Last summer, I went once more into a deep depression. Years of therapy had given me tools that helped me to deal with my dysthymia, and I had been functioning quite well without drugs for years. The scary thing about this depression, beyond the fact that my own mind was once more threatening my life and happiness, is that this time I’m a mom.
I have a son. I have to raise this child. I have to get up early every morning, put his needs before my own, and provide him with a safe, healthy environment. More than that, I have to teach him how to live in the world. How can I do that, if I’m mired in pain? How can I teach him to love life if I’m thinking of taking my own?

My son, just by existing, has raised the stakes on my healing process. I MUST GET BETTER. For his sake, for my sake, for the sakes of all the people with whom I come into contact. I cannot refuse to do the things that I have to do to get better, not out of fear or shame or any other emotion that may weigh me down.

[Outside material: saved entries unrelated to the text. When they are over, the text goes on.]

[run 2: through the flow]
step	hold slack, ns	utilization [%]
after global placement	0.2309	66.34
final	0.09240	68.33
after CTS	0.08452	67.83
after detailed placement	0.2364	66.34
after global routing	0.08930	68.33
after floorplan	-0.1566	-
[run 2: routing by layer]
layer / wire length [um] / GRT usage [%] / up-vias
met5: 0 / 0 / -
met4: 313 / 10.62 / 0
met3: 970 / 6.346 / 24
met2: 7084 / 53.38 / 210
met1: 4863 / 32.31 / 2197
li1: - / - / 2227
### config.mk
export PLATFORM = sky130hd
export DESIGN_NAME = lfsr_prng_core
export DESIGN_NICKNAME = d
export VERILOG_FILES = /design/src/rtl/lfsr_prng_core.sv
export SDC_FILE = /design/constraint.sdc
export NUM_CORES = 1
export LEC_CHECK = 0
export BUFFER_PORTS_ARGS = -buffer_cell sky130_fd_sc_hd__buf_4
export CAP_MARGIN = 10
export CORE_MARGIN = 2
export CORE_UTILIZATION = 30
export DETAILED_ROUTE_END_ITERATION = 10
export PLACE_DENSITY_LB_ADDON = 0.25
export SLEW_MARGIN = 20
export SYNTH_ARGS = -nofsm -noshare
export SYNTH_HDL_FRONTEND = slang
export SYNTH_SLANG_ARGS = --single-unit
### constraint.sdc
create_clock -name clk -period 1.9 [get_ports clk]
set_input_delay 0.57 -clock clk [delete_from_list [all_inputs] [get_ports clk]]
set_output_delay 0.57 -clock clk [all_outputs]
set_load 0.005 [all_outputs]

A recent article by The Bearded Iris was titled “We Are Only As Sick As Our Secrets”. It’s a saying which is common theme in therapy. Being open about our pain, about the reasons behind our pain, alleviates that pain. It allows us to live more fully in our skins and to have more honest relationships with people. Though it may be hard and frightening, talking about our inner fears, hurts, and suppressed angers is a necessary part of healing.
Though it’s hard, I’ve been working to come to grips with my past — to expose my pain to fresh air and sunlight. Therapy has taught me a great deal about myself, about the things that made me the way I am, and about what I need to do to become the kind of person that I want to be.
When it becomes too hard, when it hurts too much and I face too much judgment and condemnation from my loved ones (who would be very happy to see me medicate the pain away, in spite of the fact that I know that drugs are only a superficial panacea for me), I think of my little son.
I think of him at seventy, or eighty, or ninety. I think of him telling his grandchildren about his life, and that of his parents. I think of him telling them about me.
If I give up, if I choose not to do the hard work of grappling with my pain, his story will be one of his own pain. It will be a story of feeling disconnected from his mother, of watching her shrivel into herself until she was completely unable to function. It may be a story of losing her altogether, and the terrible toll that had on the rest of his young life. I can’t bear to think of that.
If I don’t give up, if I do what needs to be done to face my demons and stand up for my own mental health, I can hope that his story will be one of pride and admiration. It will be a story of a strong, courageous woman who did not let life, stigma, condemnation, or her own mind keep her down. A woman who fought for what she loved and who raised him with the courage to do the same.
That’s the story I want to leave my son with. That’s the woman, the mother, that I want to be.
So the fight continues.

If you find yourself relating to me a little too closely, or you know someone who would, there’s lots of help available. Please don’t suffer in silence. Seek help. A basic Google search for “depression help” turns up an unbelievable 240,000,000 results. You owe it to yourself, and even more importantly to your children, to get treatment.
Let’s make sure that all our children have truly inspiring stories to tell of us.